[summary: In a symmetric group, if we are applying a collection of permutations which are each disjoint cycles, we get the same result no matter the order in which we perform the cycles.]
Consider two cycles $~$(a_1 a_2 \dots a_k)$~$ and $~$(b_1 b_2 \dots b_m)$~$ in the Symmetric group $~$S_n$~$, where all the $~$a_i, b_j$~$ are distinct.

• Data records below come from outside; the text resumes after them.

--- src/verilog/ifeb_pkg.sv ---
package ifeb_pkg;

    // register bus widths
    localparam int unsigned AXI_ADDR_W = 8;
    localparam int unsigned AXI_DATA_W = 32;
    localparam int unsigned AXI_STRB_W = 4;
    localparam int unsigned REG_W      = 16;

    // byte offsets of the word-aligned registers
    localparam logic [AXI_ADDR_W-1:0] OFS_FLAG       = 8'h00;
    localparam logic [AXI_ADDR_W-1:0] OFS_ENABLE     = 8'h04;
    localparam logic [AXI_ADDR_W-1:0] OFS_IRQ_STATUS = 8'h08;
    localparam logic [AXI_ADDR_W-1:0] OFS_IRQ_CLEAR  = 8'h0c;
    localparam logic [AXI_ADDR_W-1:0] OFS_IRQ_ENABLE = 8'h10;

    // implemented-bit masks: flag bit 5 and enable bit 15 are absent
    localparam logic [REG_W-1:0] FLAG_IMPL_MASK   = 16'hffdf;
    localparam logic [REG_W-1:0] ENABLE_IMPL_MASK = 16'h7fff;

    // reset values
    localparam logic [REG_W-1:0] FLAG_RESET   = 16'h0000;
    localparam logic [REG_W-1:0] ENABLE_RESET = 16'h0000;

    // block event status layout
    localparam int unsigned      IRQ_W         = 2;
    localparam logic [IRQ_W-1:0] IRQ_IMPL_MASK = 2'h3;
    localparam logic [IRQ_W-1:0] IRQ_RESET     = 2'h0;
    localparam int unsigned      IRQ_BIT_DECODE  = 0;
    localparam int unsigned      IRQ_BIT_OVERRUN = 1;

    // axi response codes
    localparam logic [1:0] RESP_OKAY   = 2'h0;
    localparam logic [1:0] RESP_SLVERR = 2'h2;

    // flag register, bit 15 first
    typedef struct packed {
        logic serial2_tx_pending;
        logic serial2_rx_pending;
        logic ext_pin2_pending;
        logic timer_five_pending;
        logic timer_four_pending;
        logic compare_ch4_pending;
        logic compare_ch3_pending;
        logic xfer_ch2_done_pending;
        logic capture_ch8_pending;
        logic capture_ch7_pending;
        logic unused_flag5;
        logic ext_pin1_pending;
        logic change_notify_pending;
        logic comparator_pending;
        logic i2c_master_pending;
        logic i2c_slave_pending;
    } ifeb_flag_t;

    // enable register, bit 15 first
    typedef struct packed {
        logic unused_enable15;
        logic xfer_ch1_done_enable;
        logic converter_done_enable;
        logic serial1_tx_enable;
        logic serial1_rx_enable;
        logic spi_event_enable;
        logic spi_error_enable;
        logic timer_three_enable;
        logic timer_two_enable;
        logic compare_ch2_enable;
        logic capture_ch2_enable;
        logic xfer_ch0_done_enable;
        logic timer_one_enable;
        logic compare_ch1_enable;
        logic capture_ch1_enable;
        logic ext_pin0_enable;
    } ifeb_enable_t;

    // write held between its channel handshakes and its commit
    typedef struct packed {
        logic [AXI_ADDR_W-1:0] addr;
        logic [AXI_DATA_W-1:0] data;
        logic [AXI_STRB_W-1:0] strb;
    } ifeb_wr_t;

endpackage : ifeb_pkg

Then it is the case that the following two elements of $~$S_n$~$ are equal:
- $~$\sigma$~$, which is obtained by first performing the permutation notated by $~$(a_1 a_2 \dots a_k)$~$ and then by performing the permutation notated by $~$(b_1 b_2 \dots b_m)$~$
- $~$\tau$~$, which is obtained by first performing the permutation notated by $~$(b_1 b_2 \dots b_m)$~$ and then by performing the permutation notated by $~$(a_1 a_2 \dots a_k)$~$
Indeed, $~$\sigma(a_i) = (b_1 b_2 \dots b_m)[(a_1 a_2 \dots a_k)(a_i)] = (b_1 b_2 \dots b_m)(a_{i+1}) = a_{i+1}$~$ (taking $~$a_{k+1}$~$ to be $~$a_1$~$), while $~$\tau(a_i) = (a_1 a_2 \dots a_k)[(b_1 b_2 \dots b_m)(a_i)] = (a_1 a_2 \dots a_k)(a_i) = a_{i+1}$~$, so they agree on elements of $~$(a_1 a_2 \dots a_k)$~$. Similarly they agree on elements of $~$(b_1 b_2 \dots b_m)$~$; and they both do not move anything which is not an $~$a_i$~$ or a $~$b_j$~$. Hence they are the same permutation: they act in the same way on all elements of $~$\{1,2,\dots, n\}$~$.
This reasoning generalises to more than two disjoint cycles, to show that disjoint cycles commute.